Dayton Air Show sees drop in attendance

Organizers blamed low attendance at this year’s Vectren Dayton Air Show on the cancellation of the Air Force Thunderbirds as the headline act due to a crash and record rainfall Friday that caused parking delays.

An estimated 44,000 people attended the air show, down 30 percent from expectations, organizers reported. Last year, the show drew about 51,000 people.

RELATED: Who are the two Thunderbirds in Friday’s Dayton Air Show crash?

Military jet teams like the Thunderbirds and the Navy Blue Angels are the biggest draw for the air show and organizers bank on their appearance to bring tens of thousands to the grounds at Dayton International Airport. The show can draw as many as 65,000 or more spectators when the teams fly, officials say.

“I’m happy with (the attendance) given the circumstances,” said air show executive director Terry Grevious. “We had a good turnout (and) people seemed to enjoy themselves.”

This year was the second year in a row a military jet team scrubbed an appearance in Dayton.

The Blue Angels canceled a Dayton appearance last year in the aftermath of a fatal crash involving a pilot during a practice air show in Tennessee.

“I don’t think there’s been another time this has happened,” Grevious said. “These incidents are so rare, just really unusual for it to happen two years in a row.”

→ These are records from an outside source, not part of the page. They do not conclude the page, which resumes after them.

## src/rtl/spi_minion_shift_core_if.sv

```systemverilog
// Adapter-side push/pull bundle between the SPI shift stage and the SPI minion adapter.
// master = shift core (issues push/pull), slave = adapter (consumes push, supplies the reply).
interface spi_minion_shift_core_if #(
  parameter int nbits = 8
);
  logic             push_en;
  logic             push_msg_val_wrt;
  logic             push_msg_val_rd;
  logic [nbits-1:0] push_msg_data;
  logic             pull_en;
  logic             pull_msg_val;
  logic             pull_msg_spc;
  logic [nbits-3:0] pull_msg_data;

  modport master (
    output push_en, push_msg_val_wrt, push_msg_val_rd, push_msg_data, pull_en,
    input  pull_msg_val, pull_msg_spc, pull_msg_data
  );

  modport slave (
    input  push_en, push_msg_val_wrt, push_msg_val_rd, push_msg_data, pull_en,
    output pull_msg_val, pull_msg_spc, pull_msg_data
  );
endinterface

```

## src/rtl/spi_minion_shift_core.sv

```systemverilog
// SPI mode-0 minion shift stage: synchronizes pins, shifts nbits frames in/out, and
// emits one push/pull pulse per well-formed frame (frame_err otherwise).
module spi_minion_shift_core #(
  parameter int nbits = 8
) (
  input  logic clk,
  input  logic reset,
  input  logic spi_cs,
  input  logic spi_sclk,
  input  logic spi_mosi,
  output logic spi_miso,
  output logic frame_err,
  spi_minion_shift_core_if.master adp
);

  localparam int cw = $clog2(nbits + 2);
  localparam logic [cw-1:0] cnt_full = cw'(nbits);
  localparam logic [cw-1:0] cnt_max  = cw'(nbits + 1);

  typedef enum logic {IDLE, ACTIVE} state_t;

  logic cs_s1, cs_s2, cs_s3;
  logic sclk_s1, sclk_s2, sclk_s3;
  logic mosi_s1, mosi_s2;
  logic cs_fall, cs_rise, sclk_rise;

  state_t           state, state_nxt;
  logic [nbits-1:0] shreg, shreg_nxt;
  logic [cw-1:0]    cnt, cnt_nxt;
  logic             eof, frame_ok;

  // cs idles high through reset so a release mid-transfer cannot fake a frame boundary
  always_ff @(posedge clk or posedge reset) begin
    if (reset) begin
      cs_s1   <= 1'b1;
      cs_s2   <= 1'b1;
      cs_s3   <= 1'b1;
      sclk_s1 <= 1'b0;
      sclk_s2 <= 1'b0;
      sclk_s3 <= 1'b0;
      mosi_s1 <= 1'b0;
      mosi_s2 <= 1'b0;
    end else begin
      cs_s1   <= spi_cs;
      cs_s2   <= cs_s1;
      cs_s3   <= cs_s2;
      sclk_s1 <= spi_sclk;
      sclk_s2 <= sclk_s1;
      sclk_s3 <= sclk_s2;
      mosi_s1 <= spi_mosi;
      mosi_s2 <= mosi_s1;
    end
  end

  assign cs_fall   = ~cs_s2 & cs_s3;
  assign cs_rise   = cs_s2 & ~cs_s3;
  assign sclk_rise = sclk_s2 & ~sclk_s3;

  always_ff @(posedge clk or posedge reset) begin
    if (reset) begin
      state <= IDLE;
      shreg <= '0;
      cnt   <= '0;
    end else begin
      state <= state_nxt;
      shreg <= shreg_nxt;
      cnt   <= cnt_nxt;
    end
  end

  always_comb begin
    state_nxt = state;
    shreg_nxt = shreg;
    cnt_nxt   = cnt;
    eof       = 1'b0;
    case (state)
      IDLE: begin
        if (cs_fall) begin
          state_nxt = ACTIVE;
          cnt_nxt   = '0;
        end
      end
      ACTIVE: begin
        // cs_rise wins over a coincident sclk edge: the frame is closed, not extended
        if (cs_rise) begin
          state_nxt = IDLE;
          eof       = 1'b1;
          if (cnt == cnt_full) begin
            shreg_nxt = {adp.pull_msg_val, adp.pull_msg_spc, adp.pull_msg_data};
          end else begin
            shreg_nxt = '0;
          end
        end else if (sclk_rise) begin
          shreg_nxt = {shreg[nbits-2:0], mosi_s2};
          if (cnt != cnt_max) begin
            cnt_nxt = cnt + 1'b1;
          end
        end
      end
      default: state_nxt = IDLE;
    endcase
  end

  assign frame_ok = eof & (cnt == cnt_full);

  always_comb begin
    adp.push_en          = frame_ok;
    adp.pull_en          = frame_ok;
    adp.push_msg_val_wrt = 1'b0;
    adp.push_msg_val_rd  = 1'b0;
    adp.push_msg_data    = '0;
    frame_err            = eof & ~frame_ok;
    if (frame_ok) begin
      adp.push_msg_val_wrt = shreg[nbits-1];
      adp.push_msg_val_rd  = shreg[nbits-2];
      adp.push_msg_data    = {2'b00, shreg[nbits-3:0]};
    end
  end

  // MISO changes only after a synchronized sclk rise, i.e. well after the host sampled it
  assign spi_miso = shreg[nbits-1];

endmodule

```

## src/flat_wrapper.sv

```systemverilog
// flat-port wrapper written by rule: the top's interface ports become plain ports
module spi_minion_shift_core_flat 
#(
  parameter int nbits = 8
)
  (clk, reset, spi_cs, spi_sclk, spi_mosi, spi_miso, frame_err, adp_push_en, adp_push_msg_val_wrt, adp_push_msg_val_rd, adp_push_msg_data, adp_pull_en, adp_pull_msg_val, adp_pull_msg_spc, adp_pull_msg_data);
  spi_minion_shift_core_if #(.nbits(nbits)) adp_i ();
  input  logic clk;
  input  logic reset;
  input  logic spi_cs;
  input  logic spi_sclk;
  input  logic spi_mosi;
  output logic spi_miso;
  output logic frame_err;
  output wire logic [$bits(adp_i.push_en)-1:0] adp_push_en;
  output wire logic [$bits(adp_i.push_msg_val_wrt)-1:0] adp_push_msg_val_wrt;
  output wire logic [$bits(adp_i.push_msg_val_rd)-1:0] adp_push_msg_val_rd;
  output wire logic [$bits(adp_i.push_msg_data)-1:0] adp_push_msg_data;
  output wire logic [$bits(adp_i.pull_en)-1:0] adp_pull_en;
  input wire logic [$bits(adp_i.pull_msg_val)-1:0] adp_pull_msg_val;
  input wire logic [$bits(adp_i.pull_msg_spc)-1:0] adp_pull_msg_spc;
  input wire logic [$bits(adp_i.pull_msg_data)-1:0] adp_pull_msg_data;
  assign adp_push_en = adp_i.push_en;
  assign adp_push_msg_val_wrt = adp_i.push_msg_val_wrt;
  assign adp_push_msg_val_rd = adp_i.push_msg_val_rd;
  assign adp_push_msg_data = adp_i.push_msg_data;
  assign adp_pull_en = adp_i.pull_en;
  assign adp_i.pull_msg_val = adp_pull_msg_val;
  assign adp_i.pull_msg_spc = adp_pull_msg_spc;
  assign adp_i.pull_msg_data = adp_pull_msg_data;
  spi_minion_shift_core #(.nbits(nbits)) u_core (.clk(clk), .reset(reset), .spi_cs(spi_cs), .spi_sclk(spi_sclk), .spi_mosi(spi_mosi), .spi_miso(spi_miso), .frame_err(frame_err), .adp(adp_i));
endmodule
```

## config.mk

```make
export PLATFORM = sky130hd
export DESIGN_NAME = spi_minion_shift_core_flat
export DESIGN_NICKNAME = d
export VERILOG_FILES = /design/src/rtl/spi_minion_shift_core_if.sv /design/src/rtl/spi_minion_shift_core.sv /design/src/flat_wrapper.sv
export SDC_FILE = /design/constraint.sdc
export NUM_CORES = 1
export LEC_CHECK = 0
export ABC_AREA = 1
export CAP_MARGIN = 10
export CORE_MARGIN = 4
export CORE_UTILIZATION = 35
export DETAILED_ROUTE_END_ITERATION = 7
export GPL_ROUTABILITY_DRIVEN = 0
export PLACE_DENSITY = 0.67
export SETUP_SLACK_MARGIN = 0.3
export SLEW_MARGIN = 10
export SYNTH_ARGS = -nofsm -noshare
export SYNTH_HDL_FRONTEND = slang
export SYNTH_SLANG_ARGS = --single-unit
```

## constraint.sdc

```tcl
create_clock -name clk -period 1.25 [get_ports clk]
set_input_delay 0.125 -clock clk [delete_from_list [all_inputs] [get_ports clk]]
set_output_delay 0.125 -clock clk [all_outputs]
set_load 0.02 [all_outputs]
```

-- Yosys cells after proc, flatten, opt, wreduce, memory -nomap -nowiden
Index checks and enable logic that the tools add are counted.
- RAM bits: 0
- register bits after elaboration: 21
- bits in read-only memories: 0
- input bits: 13
- memories: 0
- bits in latches: 0
- output and inout bits: 14
- word-level logic and storage cells: 47
- muxes and demuxes: 16
- equality and inequality tests: 6
- bitwise logic cells: 10
- multiply operators: 0
- shifts and indexed selects: 0
- div/mod/pow operators: 0
- $add $sub $neg: 1
- reductions and logical operators: 3
- $lt $le $gt $ge: 0
- operator list (operator ; number):
    2-to-1 mux 8 bit ; 3
    2-to-1 mux 4 bit ; 4
    case mux 4 bit (2 select lines) ; 1
    2-to-1 mux 1 bit ; 6
    2-to-1 mux 6 bit ; 1
    AND 1 bit ; 5
    NOT 1 bit ; 5
    adder 4 x 1 -> 4 bit, second input constant ; 1
    == test 4 bit, second input constant ; 1
    != test 2 x 1 -> 1 bit, second input constant ; 2
    != test 2 bit, second input constant ; 2
    != test 4 bit, second input constant ; 1
    AND reduction 4 bit ; 1
    case mux 1 bit (2 select lines) ; 1
    AND reduction 2 bit ; 1
    nonzero test 2 bit ; 1

-- Logic depth before layout (Yosys ltp)
- depth in word-level cells: 7
- mapped depth: 8
- gate-level depth less buffers: 8

-- Least setup slack after synthesis
Ideal clock, no wire load.
- path kind: register -> output
- start point: register u_core.cs_s2
- end point: output port adp_push_en
- path buffers: 1
- stages on the path, launching flop included: 8
- data required time: 1125 ps
- data arrival time: 1342 ps
- slack: -217 ps
- cells stage by stage: dfstp_2 inv_2 nor2_4 inv_4 nor2_4 nand2_4 inv_1 buf_4
- cells in the longest elaborated chain, start to end: 4
- RTL lines (what ; line ; text):
    start, declared ; spi_minion_shift_core.sv:22 ; logic cs_s1, cs_s2, cs_s3;
    start signal, assigned ; spi_minion_shift_core.sv:45 ; cs_s2 <= cs_s1;
    AND 1 bit ; spi_minion_shift_core.sv:56 ; assign cs_rise = cs_s2 & ~cs_s3;
    2-to-1 mux 1 bit ; spi_minion_shift_core.sv:85 ; if (cs_rise) begin
    2-to-1 mux 1 bit ; spi_minion_shift_core.sv:76 ; case (state)
    AND 1 bit ; spi_minion_shift_core.sv:104 ; assign frame_ok = eof & (cnt == cnt_full);
    end, declared ; flat_wrapper.sv:15 ; output wire logic [$bits(adp_i.push_en)-1:0] adp_push_en;
Every way passes these cells.

-- Final worst setup path
- start point: register u_core.cs_s2
- end point: output port adp_push_msg_data[2]
- cells in the longest elaborated chain, start to end: 5
- RTL lines (what ; line ; text):
    AND 1 bit ; spi_minion_shift_core.sv:56 ;
    2-to-1 mux 1 bit ; spi_minion_shift_core.sv:85 ;
    2-to-1 mux 1 bit ; spi_minion_shift_core.sv:76 ;
    AND 1 bit ; spi_minion_shift_core.sv:104 ;
    2-to-1 mux 6 bit ; spi_minion_shift_core.sv:113 ; if (frame_ok) begin
    end, declared ; flat_wrapper.sv:18 ; output wire logic [$bits(adp_i.push_msg_data)-1:0] adp_push_msg_data;
Every way passes these cells.

==> flow_summary_export.csv <==
group,metric,value,unit
clock_tree,cts.htree.levels,1,
critical_path,cp_cell_sequence,"inv_2 -> nor2_4 -> inv_4 -> nor2_4 -> nand2_4 -> nor2_2 -> buf_6",
critical_path,cpMaxStageDelayCell,"dfstp_2",
sta,fmax,0.595,GHz
logic_synthesis,syn-instance-count,143,
route,vias,1104,
clock_tree,cts_buffer_depth,2,
sta,fin_skew,0.00654,ns
route,remaining_drc_errors,0,
clock_tree,cts_made_buffers,3,
route,wirelength,2870,um
route,drtIter0Drc,35,
clock_tree,clk_pin_slew,0.13,ns
die,fp.dieH,64.5,um
final_layout,n_antenna_cell,0,
sta,finalCritPeriodShare,135,%
clock_tree,clk_latency,0.31,ns
clock_tree,tritoncts,"yes",
status,outcome,"complete, but fails checks",
logic_synthesis,synth_area_per_cell,7.81,um^2
final_layout,finalInstanceArea,1830,um^2
critical_path,crit_path_frequent_cell,"nor2_4",
power_and_ir_drop,ir_drop,0.840,mV
logic_synthesis,synth.largest_area_cell,"dfrtp_1",
route,wire_per_inst,11.8,um
critical_path,end_kind,"output port",
critical_path,criticalPathCategory,"reg -> out",
final_layout,instances_no_fill,243,
critical_path,critPathMaxStageDelay,0.56,ns
route,first_pass_iters,4,
sta,setup_viol,24,
critical_path,critPathBufInv,3,
die,core-area,3050,um^2
final_layout,final_nets,216,
clock_tree,ctsHoldBuffers,0,
status,violations,"negative setup slack",
logic_synthesis,ys_seq_area_share,47.4,%
grt,grt_max_degree,22,
critical_path,worstPathMaxFanout,4,
critical_path,cp-startpoint,"u_core.cs_s2",
logic_synthesis,synth-async-reset-ratio,100,%
grt,grt_use_total,14.2,%
route,ant_nets,0,
logic_synthesis,yosysMostFrequentCell,"nand2_1",
logic_synthesis,yosys-top-cells-area,"dfrtp_1 (40%), nand2_1 (16%), dfstp_2 (7.1%)",
sta,finalCriticalPeriod,1.68,ns
critical_path,r2r-start,"u_core.cs_s2",
die,initial_core_util,36.6,%
logic_synthesis,synth_top_area_share,40.3,%
clock_tree,clockRootBuffer,"clkbuf_4",
critical_path,path_delay_family,"flip-flops",
die,die_x,64.5,um
grt,grt_pass1_wl,4730,um
logic_synthesis,synth.cells.most_frequent,"nand2_1 (49), dfrtp_1 (18), inv_1 (18)",
logic_synthesis,synth_cell_types,22,
final_layout,syn_to_final_growth,63.8,%
hold_path,hold_class,"in -> async",
logic_synthesis,syn_area,1120,um^2
die,num_rows,20,
grt,antenna_found_initial,0,
sta,rsz0062_at_grt,"yes",
grt,grt_pass1_vias,1109,
critical_path,critPathLaunchType,"register",
logic_synthesis,ys.flop_type,"dfrtp_1",
critical_path,worstPathArrival,1.56,ns
sta,slew_viol_final,0,
run,drv_cap,0,
sta,hold_viol,0,
sta,setup_ws,-0.431,ns
placement,numPortBuffers,24,
power_and_ir_drop,p_leak,0.892,nW
placement,dp_hpwl,1860,um
die,io_pins,27,
logic_synthesis,ys_ff_latch,21,
placement,dpl.cell_count,231,
placement,placedInstanceArea,1590,um^2
clock_tree,clock_sinks,21,
route,vias_per_cell,4.54,
critical_path,cp.required,1.12,ns
logic_synthesis,synth_edf_count,0,
grt,grt-ovfl-total,0,
power_and_ir_drop,p_per_area,1210,nW/um^2
die,dieArea,4160,um^2
logic_synthesis,yosysWarningCount,0,
final_layout,drive_gt1_share,44.7,%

It will be weeks until air show officials know how this year’s show did financially, Grevious said. The yearly show in its fourth decade is solvent and has a reserve fund to cover potential losses, he added.

It costs about $1.3 million to launch the aerial spectacle and the show generally is a break-even event, he said.

According to the Dayton Convention & Visitors Bureau, the air show has a $2.6 million economic impact in direct spending on things like hotel rooms and restaurants.

Thunderbirds cancel shows

The Thunderbirds scrubbed two weekend performances after a twin-seat F-16D fighter jet went off a runway after landing and flipped over in a grassy area about 12:20 p.m. Friday at Dayton International Airport.

The team’s narrator, who is a pilot but does not fly during the show, and a crew member were returning from a single-aircraft “familiarization flight.” They were trapped inside the cockpit until first responders freed them after more than an hour and a half. The back seat passenger was released from the hospital.

The pilot, who was reported in good condition, remained hospitalized Monday, according to a team statement.

RELATED: Air show thrills despite Thunderbirds cancellation

Some who arrived at the show over the weekend were undeterred the Thunderbirds would not fly.

Charles and Theresa Cooper, both 60, moved to New Lebanon in December after 40 years in California. The married couple grew up in the Miami Valley.

“I’ve never been to the air show,” Theresa Cooper said Saturday. “It’s pretty exciting.”

The couple were driving near the airport Friday when they spotted emergency vehicles and heard about the Thunderbird jet mishap, they said.

“So sad,” she said.

Charles Cooper said he wanted to come to the air show anyway partly because of the region’s heritage as the birthplace of aviation. “Living in California, you don’t realize how much this region has to offer until you come back,” he said.

Even as thousands turned out Saturday and Sunday, organizers had to contend with record rainfall of nearly 2.7 inches Friday that caused an alternative parking plan onto paved lots to be put in place during the weekend. Officials acknowledged the change caused delays of perhaps up to an hour at peak times.

Heavy rains in June 2015 on the first day of the air show caused many vehicles to become mired in the mud and air show officials said they did not want to risk that happening again.

RELATED: Thunderbirds rumble above Miami Valley skies

The Thunderbird jet mishap was the third major incident at the Dayton airport in the past decade that has impacted the air show.

In June 2013, a Boeing Stearman biplane crash in front of horrified spectators and killed wing walker Jane Wicker, 45, and pilot Charlie Schwenker, 64, both Virginia-based air show performers. The National Transportation Safety Board determined the probable cause of the biplane crash was “pilot controlled flight into terrain.”

In 2007, show pilot Jim Leroy, 46, of Lake City, Fla., died after failing to maintain clearance from the ground during an acrobatic routine in a 400-horsepower Bulldog Pitts, the NTSB reported. The board further concluded “smoke oil” in the air where the performers flew was a factor in the crash at the Dayton Air Show.


VECTREN DAYTON AIR SHOW ATTENDANCE OVER THE PAST DECADE

2016 — 51,000 ****

2015— 40,000 ***

2014 — 65,000 **

2013 — 23,000 *

2012 — 47,000 **

2011 — 65,000 ***

2010 — 79,000 **

2009 — 80,000 ***

2008 — 57,000 ****

2007 — 70,000 ***

*Budget cuts canceled most of an Air Force Thunderbirds show season and a pilot and a wing walker were involved in a fatal crash at the 2013 air show.

** Blue Angels performed

*** Thunderbirds performed

**** No military jet team performed.